Here, each of the three SOAP clients are created with each pointing to one of the three locations for each of the three dealership cities.

Looking up vehicles from each SOAP server

With the three clients created, you can now call the SOAP server's vehicleLookup methods and start returning results! Continue defining the client.php file, as shown below.

Listing 14. Retrieving responses from each SOAP server
...
      'uri'      => "urn://tyler/req"));

$result_steinbach = $client_steinbach->
    __soapCall("vehicleLookup",array($make,$model,$year));

$result_pinefalls = $client_pinefalls->
    __soapCall("vehicleLookup",array($make,$model,$year));

$result_selkirk = $client_selkirk->
    __soapCall("vehicleLookup",array($make,$model,$year));
...

Notice how each response for each call to each client's __soapCall is stored. The __soapCall method accepts two parameters you're interested in. The first is the name of the method in the SOAP server you're calling and the other is the array of parameters you're passing.

Displaying results

Now that you've got results, you can display them. Finish defining the client.php file, as shown below.

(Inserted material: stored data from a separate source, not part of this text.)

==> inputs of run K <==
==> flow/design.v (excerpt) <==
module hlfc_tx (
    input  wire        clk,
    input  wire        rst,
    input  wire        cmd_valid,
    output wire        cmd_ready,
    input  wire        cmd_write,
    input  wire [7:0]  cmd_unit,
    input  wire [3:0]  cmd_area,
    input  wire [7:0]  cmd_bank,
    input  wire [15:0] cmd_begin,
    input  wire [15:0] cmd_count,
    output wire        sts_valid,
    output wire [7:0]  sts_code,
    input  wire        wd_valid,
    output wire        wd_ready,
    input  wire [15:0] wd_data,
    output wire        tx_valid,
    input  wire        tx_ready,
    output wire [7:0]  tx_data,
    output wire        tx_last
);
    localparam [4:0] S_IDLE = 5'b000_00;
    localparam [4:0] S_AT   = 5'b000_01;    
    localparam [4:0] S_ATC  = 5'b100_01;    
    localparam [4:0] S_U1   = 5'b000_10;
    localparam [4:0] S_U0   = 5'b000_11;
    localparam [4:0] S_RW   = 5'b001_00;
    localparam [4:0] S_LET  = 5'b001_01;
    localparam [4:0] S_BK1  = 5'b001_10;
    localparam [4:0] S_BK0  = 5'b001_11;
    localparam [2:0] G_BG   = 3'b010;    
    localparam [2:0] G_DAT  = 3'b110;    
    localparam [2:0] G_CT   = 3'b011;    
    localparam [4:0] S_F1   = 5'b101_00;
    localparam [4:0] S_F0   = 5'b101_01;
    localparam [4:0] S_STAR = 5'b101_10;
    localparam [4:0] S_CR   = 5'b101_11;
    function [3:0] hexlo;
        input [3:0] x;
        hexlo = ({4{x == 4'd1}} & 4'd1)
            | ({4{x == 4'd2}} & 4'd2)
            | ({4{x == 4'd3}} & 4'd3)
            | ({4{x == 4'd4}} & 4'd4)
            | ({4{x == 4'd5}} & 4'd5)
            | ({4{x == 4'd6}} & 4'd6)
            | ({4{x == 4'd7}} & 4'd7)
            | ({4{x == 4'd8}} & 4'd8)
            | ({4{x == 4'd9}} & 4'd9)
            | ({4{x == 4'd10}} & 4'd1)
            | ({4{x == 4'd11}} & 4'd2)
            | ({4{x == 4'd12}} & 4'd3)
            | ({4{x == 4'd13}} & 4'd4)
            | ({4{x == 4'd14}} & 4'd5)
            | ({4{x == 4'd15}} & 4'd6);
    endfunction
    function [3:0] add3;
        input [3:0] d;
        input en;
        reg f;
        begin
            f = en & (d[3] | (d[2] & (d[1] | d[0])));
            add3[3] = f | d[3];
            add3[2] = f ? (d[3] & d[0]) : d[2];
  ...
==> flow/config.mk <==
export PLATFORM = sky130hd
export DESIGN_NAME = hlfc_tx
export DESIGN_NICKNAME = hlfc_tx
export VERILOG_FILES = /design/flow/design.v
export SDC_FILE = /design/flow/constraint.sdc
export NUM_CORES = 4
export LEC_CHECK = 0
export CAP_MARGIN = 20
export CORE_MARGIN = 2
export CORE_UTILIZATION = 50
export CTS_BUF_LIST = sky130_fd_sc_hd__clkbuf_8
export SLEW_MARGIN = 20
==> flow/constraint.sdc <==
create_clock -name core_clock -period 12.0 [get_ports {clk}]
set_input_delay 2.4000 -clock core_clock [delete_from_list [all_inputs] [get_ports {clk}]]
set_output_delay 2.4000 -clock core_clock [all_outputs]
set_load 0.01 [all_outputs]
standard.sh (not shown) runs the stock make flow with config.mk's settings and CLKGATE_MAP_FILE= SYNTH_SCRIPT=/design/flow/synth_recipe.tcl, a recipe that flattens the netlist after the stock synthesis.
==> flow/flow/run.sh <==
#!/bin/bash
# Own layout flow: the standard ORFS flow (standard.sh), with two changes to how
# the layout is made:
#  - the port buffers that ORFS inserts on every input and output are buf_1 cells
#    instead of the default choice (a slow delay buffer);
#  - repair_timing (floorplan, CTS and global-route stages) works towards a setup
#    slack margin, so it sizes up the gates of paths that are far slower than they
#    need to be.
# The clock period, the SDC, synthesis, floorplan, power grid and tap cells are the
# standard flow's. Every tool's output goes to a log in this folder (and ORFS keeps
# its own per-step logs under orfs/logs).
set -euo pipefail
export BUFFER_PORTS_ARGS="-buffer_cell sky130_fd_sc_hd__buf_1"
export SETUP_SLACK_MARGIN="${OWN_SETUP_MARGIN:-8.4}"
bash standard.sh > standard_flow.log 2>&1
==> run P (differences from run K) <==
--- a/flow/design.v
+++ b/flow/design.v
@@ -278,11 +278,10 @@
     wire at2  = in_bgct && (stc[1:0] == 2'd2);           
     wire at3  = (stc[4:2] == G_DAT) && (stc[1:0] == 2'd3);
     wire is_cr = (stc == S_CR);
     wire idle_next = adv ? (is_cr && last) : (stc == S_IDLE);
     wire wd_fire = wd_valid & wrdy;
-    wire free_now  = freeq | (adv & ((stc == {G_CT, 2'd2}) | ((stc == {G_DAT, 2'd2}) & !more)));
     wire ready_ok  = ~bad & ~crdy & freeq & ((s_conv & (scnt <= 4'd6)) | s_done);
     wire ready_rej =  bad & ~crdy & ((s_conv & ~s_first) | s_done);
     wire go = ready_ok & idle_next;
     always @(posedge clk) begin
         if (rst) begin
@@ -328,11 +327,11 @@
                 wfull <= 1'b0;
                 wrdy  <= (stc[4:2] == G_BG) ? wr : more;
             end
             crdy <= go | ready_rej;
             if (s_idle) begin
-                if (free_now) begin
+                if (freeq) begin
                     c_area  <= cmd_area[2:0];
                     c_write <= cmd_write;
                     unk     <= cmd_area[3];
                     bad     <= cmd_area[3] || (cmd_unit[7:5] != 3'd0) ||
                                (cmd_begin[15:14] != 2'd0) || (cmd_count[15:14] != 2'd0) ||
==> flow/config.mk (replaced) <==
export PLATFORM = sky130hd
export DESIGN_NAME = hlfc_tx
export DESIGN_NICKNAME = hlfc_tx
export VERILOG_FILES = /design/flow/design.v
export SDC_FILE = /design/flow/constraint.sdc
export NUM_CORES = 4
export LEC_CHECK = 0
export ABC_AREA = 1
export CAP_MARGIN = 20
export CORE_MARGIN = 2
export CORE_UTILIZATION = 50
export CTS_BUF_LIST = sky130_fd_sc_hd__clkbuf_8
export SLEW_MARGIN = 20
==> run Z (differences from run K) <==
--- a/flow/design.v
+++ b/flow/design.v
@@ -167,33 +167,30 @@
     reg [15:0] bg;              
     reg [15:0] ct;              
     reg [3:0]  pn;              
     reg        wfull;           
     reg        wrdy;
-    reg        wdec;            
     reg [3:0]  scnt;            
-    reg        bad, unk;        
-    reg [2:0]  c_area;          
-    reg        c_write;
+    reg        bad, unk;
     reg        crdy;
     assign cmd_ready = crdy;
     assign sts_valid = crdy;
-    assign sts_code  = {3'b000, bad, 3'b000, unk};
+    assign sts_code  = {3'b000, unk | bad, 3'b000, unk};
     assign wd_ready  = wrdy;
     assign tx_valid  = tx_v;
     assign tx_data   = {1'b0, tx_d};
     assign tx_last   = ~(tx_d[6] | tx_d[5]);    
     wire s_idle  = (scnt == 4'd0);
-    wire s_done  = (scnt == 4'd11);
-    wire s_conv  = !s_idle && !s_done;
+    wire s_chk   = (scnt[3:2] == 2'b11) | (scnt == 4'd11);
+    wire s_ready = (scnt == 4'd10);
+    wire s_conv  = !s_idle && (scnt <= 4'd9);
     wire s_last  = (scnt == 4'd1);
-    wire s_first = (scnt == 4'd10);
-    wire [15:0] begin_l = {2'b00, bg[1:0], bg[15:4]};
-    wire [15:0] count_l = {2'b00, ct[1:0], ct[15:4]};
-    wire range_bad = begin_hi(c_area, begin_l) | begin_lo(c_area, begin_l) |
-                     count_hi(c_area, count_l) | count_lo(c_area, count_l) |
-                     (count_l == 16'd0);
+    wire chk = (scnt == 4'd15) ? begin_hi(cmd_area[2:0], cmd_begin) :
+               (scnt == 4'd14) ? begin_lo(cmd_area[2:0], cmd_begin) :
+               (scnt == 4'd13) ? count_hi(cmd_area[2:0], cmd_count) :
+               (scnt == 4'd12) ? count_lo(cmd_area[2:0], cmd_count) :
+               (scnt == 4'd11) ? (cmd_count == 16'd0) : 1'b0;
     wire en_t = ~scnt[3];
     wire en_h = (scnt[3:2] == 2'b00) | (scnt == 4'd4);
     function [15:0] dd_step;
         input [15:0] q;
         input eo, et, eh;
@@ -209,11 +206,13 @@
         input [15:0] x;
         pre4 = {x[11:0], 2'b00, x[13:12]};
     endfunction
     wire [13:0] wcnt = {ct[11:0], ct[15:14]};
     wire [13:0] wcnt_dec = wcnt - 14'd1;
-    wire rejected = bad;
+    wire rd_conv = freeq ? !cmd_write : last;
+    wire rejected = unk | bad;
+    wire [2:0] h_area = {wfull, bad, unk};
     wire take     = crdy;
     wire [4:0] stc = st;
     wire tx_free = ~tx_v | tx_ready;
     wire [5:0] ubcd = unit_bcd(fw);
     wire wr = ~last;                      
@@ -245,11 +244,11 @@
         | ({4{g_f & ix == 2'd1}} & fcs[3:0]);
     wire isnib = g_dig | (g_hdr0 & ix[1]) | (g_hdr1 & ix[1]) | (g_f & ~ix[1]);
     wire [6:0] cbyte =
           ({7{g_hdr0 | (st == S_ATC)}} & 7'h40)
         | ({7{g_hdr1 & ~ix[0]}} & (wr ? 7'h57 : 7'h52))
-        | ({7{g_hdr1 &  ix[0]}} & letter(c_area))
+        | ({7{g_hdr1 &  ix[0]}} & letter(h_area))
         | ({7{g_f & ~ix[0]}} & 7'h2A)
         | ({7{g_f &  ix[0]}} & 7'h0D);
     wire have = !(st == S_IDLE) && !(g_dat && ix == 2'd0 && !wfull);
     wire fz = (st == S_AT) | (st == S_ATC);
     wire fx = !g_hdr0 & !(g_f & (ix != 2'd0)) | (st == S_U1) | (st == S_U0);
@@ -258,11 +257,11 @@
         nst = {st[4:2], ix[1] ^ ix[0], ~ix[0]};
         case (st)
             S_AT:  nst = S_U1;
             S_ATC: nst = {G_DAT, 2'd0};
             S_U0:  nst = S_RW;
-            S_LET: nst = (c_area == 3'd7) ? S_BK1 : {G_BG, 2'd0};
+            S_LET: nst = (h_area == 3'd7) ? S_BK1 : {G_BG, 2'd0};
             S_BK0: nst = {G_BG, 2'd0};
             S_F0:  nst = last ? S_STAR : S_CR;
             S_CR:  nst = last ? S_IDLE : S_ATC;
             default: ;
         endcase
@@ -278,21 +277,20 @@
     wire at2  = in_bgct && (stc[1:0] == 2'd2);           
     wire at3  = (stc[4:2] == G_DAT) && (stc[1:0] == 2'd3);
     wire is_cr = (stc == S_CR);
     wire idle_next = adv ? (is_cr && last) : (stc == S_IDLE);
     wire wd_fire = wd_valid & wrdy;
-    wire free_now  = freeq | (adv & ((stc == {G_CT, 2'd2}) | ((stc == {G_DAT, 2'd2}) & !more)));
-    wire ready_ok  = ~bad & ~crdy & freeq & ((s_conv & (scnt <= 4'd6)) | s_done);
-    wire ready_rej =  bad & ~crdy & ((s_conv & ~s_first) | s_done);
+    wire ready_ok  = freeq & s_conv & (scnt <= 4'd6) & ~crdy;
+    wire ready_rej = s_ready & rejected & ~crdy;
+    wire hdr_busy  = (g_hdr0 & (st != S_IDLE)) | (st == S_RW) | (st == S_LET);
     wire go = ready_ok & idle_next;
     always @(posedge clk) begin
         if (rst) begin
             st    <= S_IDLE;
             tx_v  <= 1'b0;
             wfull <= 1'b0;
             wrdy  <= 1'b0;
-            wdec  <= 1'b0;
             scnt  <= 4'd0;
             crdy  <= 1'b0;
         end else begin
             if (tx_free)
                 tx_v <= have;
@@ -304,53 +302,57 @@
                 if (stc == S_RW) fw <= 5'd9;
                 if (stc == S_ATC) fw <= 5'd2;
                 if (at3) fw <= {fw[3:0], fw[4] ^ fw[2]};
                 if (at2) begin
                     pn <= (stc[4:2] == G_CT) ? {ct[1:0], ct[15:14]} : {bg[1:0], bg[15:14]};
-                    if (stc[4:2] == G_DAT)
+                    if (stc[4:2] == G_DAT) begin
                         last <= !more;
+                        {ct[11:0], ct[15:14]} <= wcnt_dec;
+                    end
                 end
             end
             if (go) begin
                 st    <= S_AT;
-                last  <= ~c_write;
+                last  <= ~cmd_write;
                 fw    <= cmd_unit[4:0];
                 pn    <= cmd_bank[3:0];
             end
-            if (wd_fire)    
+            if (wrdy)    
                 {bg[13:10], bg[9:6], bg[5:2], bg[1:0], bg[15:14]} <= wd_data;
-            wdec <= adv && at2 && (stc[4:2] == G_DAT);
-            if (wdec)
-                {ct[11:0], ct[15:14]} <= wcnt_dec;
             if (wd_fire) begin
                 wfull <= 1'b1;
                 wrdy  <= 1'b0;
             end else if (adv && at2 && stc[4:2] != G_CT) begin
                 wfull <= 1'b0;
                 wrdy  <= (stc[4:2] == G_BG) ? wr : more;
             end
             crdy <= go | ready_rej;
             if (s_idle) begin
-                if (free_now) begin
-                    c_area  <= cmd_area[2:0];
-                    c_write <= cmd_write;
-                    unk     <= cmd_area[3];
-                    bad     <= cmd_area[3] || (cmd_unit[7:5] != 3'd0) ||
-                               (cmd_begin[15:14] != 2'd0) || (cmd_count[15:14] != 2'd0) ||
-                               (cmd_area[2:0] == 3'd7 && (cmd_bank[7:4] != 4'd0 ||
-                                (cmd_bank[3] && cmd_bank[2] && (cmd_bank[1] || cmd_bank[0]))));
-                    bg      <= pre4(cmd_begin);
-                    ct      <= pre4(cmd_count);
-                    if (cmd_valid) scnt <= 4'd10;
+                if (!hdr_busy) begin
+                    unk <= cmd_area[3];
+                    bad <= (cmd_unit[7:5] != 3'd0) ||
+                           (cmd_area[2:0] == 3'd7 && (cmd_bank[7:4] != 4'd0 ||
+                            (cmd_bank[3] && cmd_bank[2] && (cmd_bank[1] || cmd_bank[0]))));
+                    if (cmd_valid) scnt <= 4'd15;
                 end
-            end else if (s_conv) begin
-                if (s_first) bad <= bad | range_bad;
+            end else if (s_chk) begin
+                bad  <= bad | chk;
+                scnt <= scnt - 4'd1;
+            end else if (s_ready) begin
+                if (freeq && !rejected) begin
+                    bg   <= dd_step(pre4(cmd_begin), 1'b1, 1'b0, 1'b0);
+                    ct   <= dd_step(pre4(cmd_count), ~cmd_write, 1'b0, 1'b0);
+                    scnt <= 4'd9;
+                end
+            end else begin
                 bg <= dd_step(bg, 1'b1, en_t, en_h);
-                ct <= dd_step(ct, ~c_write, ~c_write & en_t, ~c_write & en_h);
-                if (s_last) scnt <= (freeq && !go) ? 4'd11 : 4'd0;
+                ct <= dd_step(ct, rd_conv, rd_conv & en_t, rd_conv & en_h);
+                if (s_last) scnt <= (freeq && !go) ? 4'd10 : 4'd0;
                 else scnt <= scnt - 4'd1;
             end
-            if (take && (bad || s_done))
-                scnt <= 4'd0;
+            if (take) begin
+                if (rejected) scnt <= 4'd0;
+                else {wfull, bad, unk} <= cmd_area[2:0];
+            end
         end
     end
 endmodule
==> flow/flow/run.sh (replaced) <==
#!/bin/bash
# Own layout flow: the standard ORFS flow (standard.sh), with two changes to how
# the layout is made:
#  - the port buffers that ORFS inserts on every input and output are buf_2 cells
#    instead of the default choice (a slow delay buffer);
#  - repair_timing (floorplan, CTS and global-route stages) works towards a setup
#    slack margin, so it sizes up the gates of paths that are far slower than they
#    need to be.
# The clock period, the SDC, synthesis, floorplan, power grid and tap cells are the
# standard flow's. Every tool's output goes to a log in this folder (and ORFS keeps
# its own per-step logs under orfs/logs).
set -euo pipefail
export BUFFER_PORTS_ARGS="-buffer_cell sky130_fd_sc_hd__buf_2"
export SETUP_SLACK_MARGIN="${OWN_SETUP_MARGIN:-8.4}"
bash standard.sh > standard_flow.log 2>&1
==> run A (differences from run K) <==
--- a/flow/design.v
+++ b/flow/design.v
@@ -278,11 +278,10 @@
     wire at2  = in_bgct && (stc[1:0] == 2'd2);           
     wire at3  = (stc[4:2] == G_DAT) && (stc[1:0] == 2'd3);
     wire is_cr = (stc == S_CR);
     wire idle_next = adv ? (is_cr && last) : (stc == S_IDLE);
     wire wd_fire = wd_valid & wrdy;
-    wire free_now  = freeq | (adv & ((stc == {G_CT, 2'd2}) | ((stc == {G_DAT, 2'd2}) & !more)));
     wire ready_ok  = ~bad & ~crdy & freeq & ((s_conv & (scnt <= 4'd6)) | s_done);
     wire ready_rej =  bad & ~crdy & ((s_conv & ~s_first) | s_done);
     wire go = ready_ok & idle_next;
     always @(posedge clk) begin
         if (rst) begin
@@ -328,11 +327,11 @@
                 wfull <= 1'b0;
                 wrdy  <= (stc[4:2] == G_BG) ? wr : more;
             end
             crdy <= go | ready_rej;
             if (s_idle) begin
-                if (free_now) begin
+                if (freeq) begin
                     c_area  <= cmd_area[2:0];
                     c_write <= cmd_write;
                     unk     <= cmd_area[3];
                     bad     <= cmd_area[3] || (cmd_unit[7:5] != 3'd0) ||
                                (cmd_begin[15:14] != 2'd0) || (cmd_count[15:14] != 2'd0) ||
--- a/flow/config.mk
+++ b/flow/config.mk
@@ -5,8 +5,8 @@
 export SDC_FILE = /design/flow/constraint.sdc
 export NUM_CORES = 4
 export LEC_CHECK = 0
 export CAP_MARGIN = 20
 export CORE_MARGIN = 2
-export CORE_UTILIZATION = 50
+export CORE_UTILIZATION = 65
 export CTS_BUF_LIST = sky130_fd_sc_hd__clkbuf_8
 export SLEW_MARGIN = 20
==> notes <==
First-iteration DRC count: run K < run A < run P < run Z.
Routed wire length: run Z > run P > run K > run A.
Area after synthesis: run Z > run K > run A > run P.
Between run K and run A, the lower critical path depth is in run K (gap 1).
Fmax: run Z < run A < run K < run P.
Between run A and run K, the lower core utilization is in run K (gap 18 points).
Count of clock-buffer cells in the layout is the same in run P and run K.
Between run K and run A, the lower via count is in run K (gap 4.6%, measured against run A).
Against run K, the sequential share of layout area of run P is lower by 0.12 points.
This design comes from an exercise in tuning for small area, a short achievable clock period and few clock cycles per item on the open sky130 flow, not from production work.
Only simulation tests tie the RTL to the original design; equivalence was not proved.
Power is estimated from default activity; no workload was simulated.

**flow/config.mk**
```make
export PLATFORM = sky130hd
export DESIGN_NAME = lpc_synth
export DESIGN_NICKNAME = lpc_synth
export VERILOG_FILES = /design/flow/design.v
export SDC_FILE = /design/flow/constraint.sdc
export NUM_CORES = 8
export LEC_CHECK = 0
export CAP_MARGIN = 20
export CORE_MARGIN = 2
export CORE_UTILIZATION = 40
export PLACE_DENSITY = 0.6
export SLEW_MARGIN = 20
```
**flow/constraint.sdc**
```tcl
create_clock -name core_clock -period 12.0 [get_ports {clk}]
set_input_delay 2.4000 -clock core_clock [delete_from_list [all_inputs] [get_ports {clk}]]
set_output_delay 2.4000 -clock core_clock [all_outputs]
set_load 0.01 [all_outputs]
```
Background: an optimization exercise with open tools, aiming at small area, a short achievable clock period and few clock cycles. Do not read the settings as production practice.
Only simulation tests tie the RTL to the original design; equivalence was not proved.

[config.mk]
export PLATFORM = sky130hd
export DESIGN_NAME = dwmac_lanes
export DESIGN_NICKNAME = dwmac_lanes
export VERILOG_FILES = /design/flow/design.v
export SDC_FILE = /design/flow/constraint.sdc
export NUM_CORES = 4
export LEC_CHECK = 0
export CAP_MARGIN = 20
export CORE_MARGIN = 2
export CORE_UTILIZATION = 40
export SLEW_MARGIN = 20
[constraint.sdc]
create_clock -name core_clock -period 27.0 [get_ports {clk}]
set_input_delay 5.4000 -clock core_clock [delete_from_list [all_inputs] [get_ports {clk}]]
set_output_delay 5.4000 -clock core_clock [all_outputs]
set_load 0.01 [all_outputs]
[design.v]
module dwmac_i2f (
    input  wire [31:0] a,
    output wire [31:0] f
);
    wire        sgn = a[31];
    wire [31:0] mag = sgn ? (~a + 32'd1) : a;
    reg  [5:0]  lz;
    integer     i;
    always @(*) begin
        lz = 6'd32;
        for (i = 0; i < 32; i = i + 1)
            if (mag[i]) lz = 6'd31 - i[5:0];
    end
    wire [31:0] norm  = mag << lz[4:0];
    wire [23:0] keep  = norm[31:8];
    wire        guard = norm[7];
    wire        stick = |norm[6:0];
    wire        rnd   = guard & (stick | keep[0]);
    wire [24:0] mant  = {1'b0, keep} + {24'd0, rnd};
    wire [7:0]  exp0  = 8'd158 - {2'b00, lz};    
    wire [7:0]  exp1  = mant[24] ? exp0 + 8'd1 : exp0;
    wire [22:0] frac  = mant[24] ? 23'd0 : mant[22:0];
    assign f = (mag == 32'd0) ? 32'd0 : {sgn, exp1, frac};
endmodule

Listing 15. Displaying search results to the car customer
...
$result_selkirk = $client_selkirk->
    __soapCall("vehicleLookup",array($make,$model,$year));

if($result_steinbach != '' ||
   $result_pinefalls != '' || 
   $result_selkirk != ''){
    print "<table>";
    print
 "<tr><td><b>Make</b></td>
<td><b>Model</b></td>";
    print "<td><b>Year</b></td>";
    print
 "<td><b>Price</b></td><td>
<b>Description</b></td></tr>";
    print $result_steinbach;
    print $result_pinefalls;
    print $result_selkirk;
    print "</table>";
}
?>

If one of the three dealerships (SOAP servers) returns results, display the table, with the results from each of the three dealerships as rows. Preview current results below.

Figure 6. Search results
Search results

When you finish defining the server in the next section, the output will display results, rather than just echo.


The server

Now you'll develop the SOAP server. The three SOAP servers get called by the client code, and each of them returns results, as found in their own local databases. In this section, you'll develop the server by connecting to and querying the Derby database, and returning formatted results.

Connecting to Derby

Before the database can be queried, you need to connect to it in PHP. Define a handy db_connect function in all three sever files, as shown below.

Listing 16. Connecting to the DEALER database
<?php

function db_connect($dbname='DEALER',
                    $username='dealer',
                    $password='dealer'){
    $pdo = new PDO("odbc:$dbname", $username, $password);
    return $pdo;
}

function vehicleLookup($make, $model, $year){
...

Now whenever you call this method, PHP will connect to the database and return a PHP data object. To learn more about PHP data objects and their capabilities, see Resources.

Creating the database query

Here's where you're going to modify the vehicleLookup method so you can query the database for results, rather than just sending back to the client what came in. Modify the vehicleLookup method in each of the three server files, as shown below.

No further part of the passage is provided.